Single-point mutation-mediated local amphipathic adjustment dramatically enhances antibacterial activity of a fungal defensin.

The emergence and rapid spread of multiresistant bacteria has lead to an urgent need for novel antimicrobials. Based on single-point substitutions, we generated a series of mutants of micasin, a dermatophytic defensin, with enhanced activities against multiple clinical isolates of Staphylococcus species, including 4 antibiotic-resistant strains. We first mapped the functional surface of micasin by alanine-scanning mutational analysis of its highly exposed residues, through which we found that substitution of site 8 (acidic Glu) dramatically enhanced bacterial killing of this peptide. Structural analysis indicates that this single point mutation could result in a functional local amphipathic architecture.
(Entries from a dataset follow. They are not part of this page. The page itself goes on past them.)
$ cat src/rtl/write_axi256_dbg_pkg.sv
// rtl/write_axi256_dbg_pkg.sv - shared constants and FSM encoding for the write_axi256 deadlock reporter
//
// Contents:
//   *_DEF       default widths for the reporter parameters
//   state_t     reporter FSM encoding (IDLE=0, PENDING=1, DEADLOCK=2, 3 unused)
//   ST_RECOVER  state entered from the unused encoding
package write_axi256_dbg_pkg;

  localparam int INFO_W_DEF   = 1;
  localparam int THRESH_W_DEF = 16;
  localparam int RUN_W_DEF    = 32;
  localparam int STAT_W_DEF   = 16;

  typedef enum logic [1:0] {
    ST_IDLE     = 2'd0,
    ST_PENDING  = 2'd1,
    ST_DEADLOCK = 2'd2,
    ST_UNUSED   = 2'd3
  } state_t;

  localparam state_t ST_RECOVER = ST_IDLE;

endpackage

$ cat src/rtl/wa256_sat_counter.sv
// rtl/wa256_sat_counter.sv - saturating up-counter with clear and load
//
// Ports:
//   clock, reset  system clock, synchronous active-high reset
//   inc           count up by one (holds at all-ones)
//   clr           return to zero; combined with inc the result is 1
//   load          overrides clr/inc and loads load_val
//   load_val      value loaded when load is high
//   q             counter value
module wa256_sat_counter #(
  parameter int W = 16
) (
  input  logic         clock,
  input  logic         reset,
  input  logic         inc,
  input  logic         clr,
  input  logic         load,
  input  logic [W-1:0] load_val,
  output logic [W-1:0] q
);

  localparam logic [W-1:0] ONE = W'(1);

  // Clear first, then increment, so a clear coinciding with an event counts that event.
  logic [W-1:0] base;

  always_comb begin
    base = clr ? '0 : q;
  end

  always_ff @(posedge clock) begin
    if (reset) begin
      q <= '0;
    end else if (load) begin
      q <= load_val;
    end else if (inc && (base != '1)) begin
      q <= base + ONE;
    end else begin
      q <= base;
    end
  end

endmodule
**config.mk**
```make
export PLATFORM = sky130hd
export DESIGN_NAME = spi_target_regs
export DESIGN_NICKNAME = d
export VERILOG_FILES = /design/src/rtl/spi_target_regs.sv
export SDC_FILE = /design/constraint.sdc
export NUM_CORES = 1
export LEC_CHECK = 0
export CORE_MARGIN = 3
export CORE_UTILIZATION = 54
export DETAILED_ROUTE_END_ITERATION = 12
export GPL_ROUTABILITY_DRIVEN = 1
export GPL_TIMING_DRIVEN = 0
export PLACE_DENSITY = 0.81
export SYNTH_ARGS = -nofsm -noshare
export SYNTH_HDL_FRONTEND = slang
export SYNTH_SLANG_ARGS = --single-unit
export TNS_END_PERCENT = 100
```
**constraint.sdc**
```tcl
create_clock -name Clk -period 3.23 [get_ports Clk]
set_clock_uncertainty 0.15 [all_clocks]
set_input_delay 0.969 -clock Clk [delete_from_list [all_inputs] [get_ports Clk]]
set_output_delay 0.969 -clock Clk [all_outputs]
set_load 0.005 [all_outputs]
```
**src/rtl/spi_target_regs.sv**
```systemverilog
// spi_target_regs: SPI mode-0 target exposing a 2^ADDR_W byte register file.
// Every SPI pin is oversampled by Clk; no logic is clocked by SCLK.
// Register 0 is a read-only image of keycode; writes to it are dropped.
// Optional macro SPI_TARGET_IRQ_EN builds the keycode-change interrupt;
// without it irq is tied low and no change-detect flops exist.
module spi_target_regs #(
    parameter int unsigned ADDR_W      = 3,
    parameter int unsigned SYNC_STAGES = 2
) (
    input  logic                       Clk,
    input  logic                       Reset,
    input  logic                       SPI_SCLK,
    input  logic                       SPI_MOSI,
    input  logic                       SPI_SS_n,
    output logic                       SPI_MISO,
    output logic                       SPI_MISO_oe,
    input  logic [7:0]                 keycode,
    output logic [8*(2**ADDR_W)-1:0]   regs_flat,
    output logic                       wr_strobe,
    output logic [ADDR_W-1:0]          wr_addr,
    output logic [7:0]                 wr_data,
    output logic                       busy,
    output logic                       irq
);
    localparam int unsigned NREG = 2 ** ADDR_W;

    localparam logic [1:0] StIdle = 2'd0;
    localparam logic [1:0] StCmd  = 2'd1;
    localparam logic [1:0] StData = 2'd2;

    logic [SYNC_STAGES-1:0] sclk_sync_q, mosi_sync_q, ss_sync_q;
    logic                   sclk_prev_q, ss_prev_q;
    logic                   sclk_last, mosi_last, ss_last;
    logic                   sclk_rise, sclk_fall, ss_rise, ss_fall;

    logic [1:0]        state_q, state_d;
    logic [2:0]        bit_cnt_q, bit_cnt_d;
    logic [6:0]        rx_q, rx_d;
    logic [7:0]        tx_q, tx_d;
    logic [7:0]        next_q, next_d;
    logic [ADDR_W-1:0] addr_q, addr_d;
    logic              wr_q, wr_d;

    logic [7:0]        rx_byte;
    logic [ADDR_W-1:0] cmd_addr, addr_inc;
    logic              cmd_wr, active, byte_done, wr_en;

    logic [7:0]        regs_q [1:NREG-1];
    logic [7:0]        rd_view [NREG];

    logic              wr_strobe_q;
    logic [ADDR_W-1:0] wr_addr_q;
    logic [7:0]        wr_data_q;

    // Input synchronizers plus one extra registered copy for edge detection.
    // Reset clears them to 0 so an SS_n already low at release reads as no
    // edge: the block only re-arms after it has seen SS_n high.
    always_ff @(posedge Clk) begin
        if (Reset) begin
            sclk_sync_q <= '0;
            mosi_sync_q <= '0;
            ss_sync_q   <= '0;
            sclk_prev_q <= 1'b0;
            ss_prev_q   <= 1'b0;
        end else begin
            sclk_sync_q <= {sclk_sync_q[SYNC_STAGES-2:0], SPI_SCLK};
            mosi_sync_q <= {mosi_sync_q[SYNC_STAGES-2:0], SPI_MOSI};
            ss_sync_q   <= {ss_sync_q[SYNC_STAGES-2:0], SPI_SS_n};
            sclk_prev_q <= sclk_last;
            ss_prev_q   <= ss_last;
        end
    end

    assign sclk_last = sclk_sync_q[SYNC_STAGES-1];
    assign mosi_last = mosi_sync_q[SYNC_STAGES-1];
    assign ss_last   = ss_sync_q[SYNC_STAGES-1];
    assign sclk_rise = sclk_last & ~sclk_prev_q;
    assign sclk_fall = ~sclk_last & sclk_prev_q;
    assign ss_rise   = ss_last & ~ss_prev_q;
    assign ss_fall   = ~ss_last & ss_prev_q;

    assign active    = (state_q != StIdle);
    assign rx_byte   = {rx_q, mosi_last};
    assign cmd_addr  = rx_byte[ADDR_W+2:3];
    assign cmd_wr    = rx_byte[1];
    assign addr_inc  = addr_q + ADDR_W'(1);
    // A deselect in the same cycle swallows any SCLK edge.
    assign byte_done = active & ~ss_rise & sclk_rise & (bit_cnt_q == 3'd7);
    assign wr_en     = byte_done & (state_q == StData) & wr_q & (addr_q != '0);

    // Read view of the register file with keycode as byte 0, and its flat image.
    always_comb begin
        rd_view[0]       = keycode;
        regs_flat[7:0]   = keycode;
        for (int i = 1; i < NREG; i++) begin
            rd_view[i]          = regs_q[i];
            regs_flat[8*i +: 8] = regs_q[i];
        end
    end

    // Transaction next-state: select, bit shifting and per-byte command/data handling.
    always_comb begin
        state_d   = state_q;
        bit_cnt_d = bit_cnt_q;
        rx_d      = rx_q;
        tx_d      = tx_q;
        next_d    = next_q;
        addr_d    = addr_q;
        wr_d      = wr_q;
        if (!active) begin
            if (ss_fall) begin
                state_d   = StCmd;
                bit_cnt_d = 3'd0;
                rx_d      = '0;
                tx_d      = keycode;
            end
        end else if (ss_rise) begin
            state_d = StIdle;
        end else if (sclk_rise) begin
            rx_d      = rx_byte[6:0];
            bit_cnt_d = bit_cnt_q + 3'd1;
            if (bit_cnt_q == 3'd7) begin
                if (state_q == StCmd) begin
                    addr_d  = cmd_addr;
                    wr_d    = cmd_wr;
                    next_d  = rd_view[cmd_addr];
                    state_d = StData;
                end else begin
                    addr_d = addr_inc;
                    // Forward the byte being committed if the read hits it.
                    next_d = (wr_en && addr_inc == addr_q) ? rx_byte : rd_view[addr_inc];
                end
            end
        end else if (sclk_fall) begin
            tx_d = (bit_cnt_q == 3'd0) ? next_q : {tx_q[6:0], 1'b0};
        end
    end

    // Transaction state registers.
    always_ff @(posedge Clk) begin
        if (Reset) begin
            state_q   <= StIdle;
            bit_cnt_q <= 3'd0;
            rx_q      <= '0;
            tx_q      <= '0;
            next_q    <= '0;
            addr_q    <= '0;
            wr_q      <= 1'b0;
        end else begin
            state_q   <= state_d;
            bit_cnt_q <= bit_cnt_d;
            rx_q      <= rx_d;
            tx_q      <= tx_d;
            next_q    <= next_d;
            addr_q    <= addr_d;
            wr_q      <= wr_d;
        end
    end

    // Register file writes and the committed-write report.
    always_ff @(posedge Clk) begin
        if (Reset) begin
            for (int i = 1; i < NREG; i++) regs_q[i] <= '0;
            wr_strobe_q <= 1'b0;
            wr_addr_q   <= '0;
            wr_data_q   <= '0;
        end else begin
            wr_strobe_q <= wr_en;
            if (wr_en) begin
                regs_q[addr_q] <= rx_byte;
                wr_addr_q      <= addr_q;
                wr_data_q      <= rx_byte;
            end
        end
    end

    assign wr_strobe   = wr_strobe_q;
    assign wr_addr     = wr_addr_q;
    assign wr_data     = wr_data_q;
    assign busy        = active;
    assign SPI_MISO_oe = active;
    assign SPI_MISO    = active & tx_q[7];

`ifdef SPI_TARGET_IRQ_EN
    logic [7:0] key_prev_q;
    logic       irq_q;
    logic       irq_clr;

    assign irq_clr = byte_done & (state_q == StCmd) & (cmd_addr == '0) & ~cmd_wr;

    // Keycode change detect; a change in the same cycle as a clear wins.
    always_ff @(posedge Clk) begin
        if (Reset) begin
            key_prev_q <= keycode;
            irq_q      <= 1'b0;
        end else begin
            key_prev_q <= keycode;
            if (keycode != key_prev_q) begin
                irq_q <= 1'b1;
            end else if (irq_clr) begin
                irq_q <= 1'b0;
            end
        end
    end

    assign irq = irq_q;
`else
    assign irq = 1'b0;
`endif

endmodule
```
==> load_flow_metrics.sql <==
INSERT INTO impl_metrics (metric_group, metric, value, unit) VALUES
('timing', 'max_slew.worst_pin.slew', '0.795', 'ns'),
('place', 'place.detailed.hpwl', '11700', 'um'),
('final_layout', 'area.growth.synth_to_final', '23.1', '%'),
('die', 'floorplan.initialDensity', '56.7', '%'),
('die', 'die_height', '108', 'um'),
('yosys', 'number_of_enable_flip_flop_cells_after_synthesis', '56', ''),
('power', 'power.share.combinational', '8.0', '%'),
('final_layout', 'commonest_non_fill_non_tap_cell_in_the_layout', 'sky130_fd_sc_hd__clkdlybuf4s50_1', ''),
('cts', 'tritoncts_clock_tree', 'done', ''),
('setup_path', 'worstReg2RegEnd', 'next_q[4]$_SDFFE_PP0P_', ''),
('final_layout', 'final_nets', '622', ''),
('min_path', 'hp-class', 'reg -> reg', ''),
('setup_path', 'timing.critical_path.required', '2.11', 'ns'),
('run', 'maxCapViolCount', '0', ''),
('route', 'number_of_vias_per_cell_after_detailed_routing', '5.92', ''),
('power', 'netSwitchingFraction', '24.5', '%'),
('global_routing', 'grt_remaining_overflow', '0', ''),
('timing', 'fmaxAchievable', '0.330', 'GHz'),
('place', 'io_buffers', '90', ''),
('yosys', 'yosysWarnings', '0', ''),
('global_routing', 'grt_antenna_before_repair', '0', ''),
('setup_path', 'worst_ep_arrival_time', '1.91', 'ns'),
('timing', 'final_max_slew_viol_count', '0', ''),
('cts', 'insertion_delay', '0.40', 'ns'),
('final_layout', 'num_antenna_cells', '0', ''),
('die', 'design.core.area', '10000', 'um2'),
('cts', 'cts_max_path_buffers', '2', ''),
('global_routing', 'grt_util_all_layers', '27.4', '%'),
('timing', 'finalHoldViolCount', '0', ''),
('setup_path', 'r2r_start', 'addr_q[1]$_SDFFE_PP0P_', ''),
('place', 'place_congestion', '0.880', ''),
('cts', 'cts_buffers', '9', ''),
('run_status', 'status', 'finished, final reports clean', ''),
('yosys', 'mappedNetlistNets', '512', ''),
('power', 'p_int', '1.86', 'mW'),
('setup_path', 'critical_path.startpoint_type', 'input pin', ''),
('yosys', 'synth_top_cells_by_area', 'sky130_fd_sc_hd__edfxtp_1, sky130_fd_sc_hd__dfxtp_1, sky130_fd_sc_hd__mux4_2, sky130_fd_sc_hd__and2_1, sky130_fd_sc_hd__mux2i_1', ''),
('timing', 'timing.max_slew.rel_slack', '46.6', '%'),
('yosys', 'synthCells', '494', ''),
('die', 'die_x', '108', 'um'),
('yosys', 'post-synth-top-area-cell', 'sky130_fd_sc_hd__edfxtp_1', ''),
('timing', 'setup-violations-final', '0', ''),
('yosys', 'netlist-cell-type-count', '57', ''),
('global_routing', 'grt_util_met1', '35.4', '%'),
('setup_path', 'path_class', 'in -> out', ''),
('die', 'ioPinCount', '93', ''),
('route', 'num_vias', '4388', ''),
('power', 'switchingPower', '0.606', 'mW'),
('global_routing', 'grt_start_max_net_pins', '19', ''),
('place', 'pre_cts_ws', '-0.0902', 'ns'),
('yosys', 'synthesized_area_per_cell', '11.5', 'um2'),
('setup_path', 'crit_start', 'keycode[2]', ''),
('route', 'drt_pre_antenna_iters', '5', ''),
('cts', 'cts_hold_buf', '0', ''),
('yosys', 'syn-cell-area', '5670', 'um2'),
('timing', 'post-route-min-period', '3.03', 'ns'),
('global_routing', 'wire_length_of_the_first_global_routing_pass', '23900', 'um'),
('power', 'seqPwrFrac', '60.7', '%'),
('die', 'row_count', '36', ''),
('global_routing', 'met3_usage', '7.82', '%'),
('route', 'detail_route.wirelength', '15400', 'um'),
('power', 'leakage_power_summed_over_all_cells', '2.47', 'nW'),
('setup_path', 'worst-r2r-cell-count', '8', ''),
('power', 'p_per_area', '354', 'nW/um2'),
('yosys', 'synth_seq_cells', '108', ''),
('cts', 'clock_sink_count', '108', ''),
('yosys', 'synth_top_area_share', '29.7', '%'),
('cts', 'path_clk_slew', '0.10', 'ns'),
('yosys', 'synth_flop_cell', 'sky130_fd_sc_hd__edfxtp_1', ''),
('route', 'drt_iter0_markers', '449', ''),
('cts', 'cts-root-buf', 'sky130_fd_sc_hd__clkbuf_8', '');
## cell families (layout without fill, tap and decap cells)
| kind of cell | Yosys count | count (layout) | synth area share [%] |
|---|---|---|---|
| buf+inv | 59 | 173 | 5.92 |
| compound gates | 65 | 65 | 7.35 |
| flops | 108 | 108 | 48.0 |
| mux | 62 | 62 | 17.4 |
| fa+ha+maj | 5 | 5 | 1.10 |
| simple gates | 193 | 193 | 19.7 |
| other cells | 1 | 1 | 0.0662 |
| xor+xnor | 1 | 1 | 0.486 |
Four different types of side chains (hydrophobic, cationic polar, neutral polar, and acidic polar) were introduced at site 8 to clarify the role of this local architecture in micasin function. The results show that all mutants displayed increased antibacterial activity with the exception of the acidic replacement. These mutants with enhanced activity exhibited low hemolysis and cytotoxicity and showed high serum stability, indicating their therapeutic potential. Our work represents the first example of structural fine-tuning to largely improve the antibacterial potency of a dermatophytic defensin.-Wu, J., Gao, B., Zhu, S. Single-point mutation-mediated local amphipathic adjustment dramatically enhances antibacterial activity of a fungal defensin. © FASEB.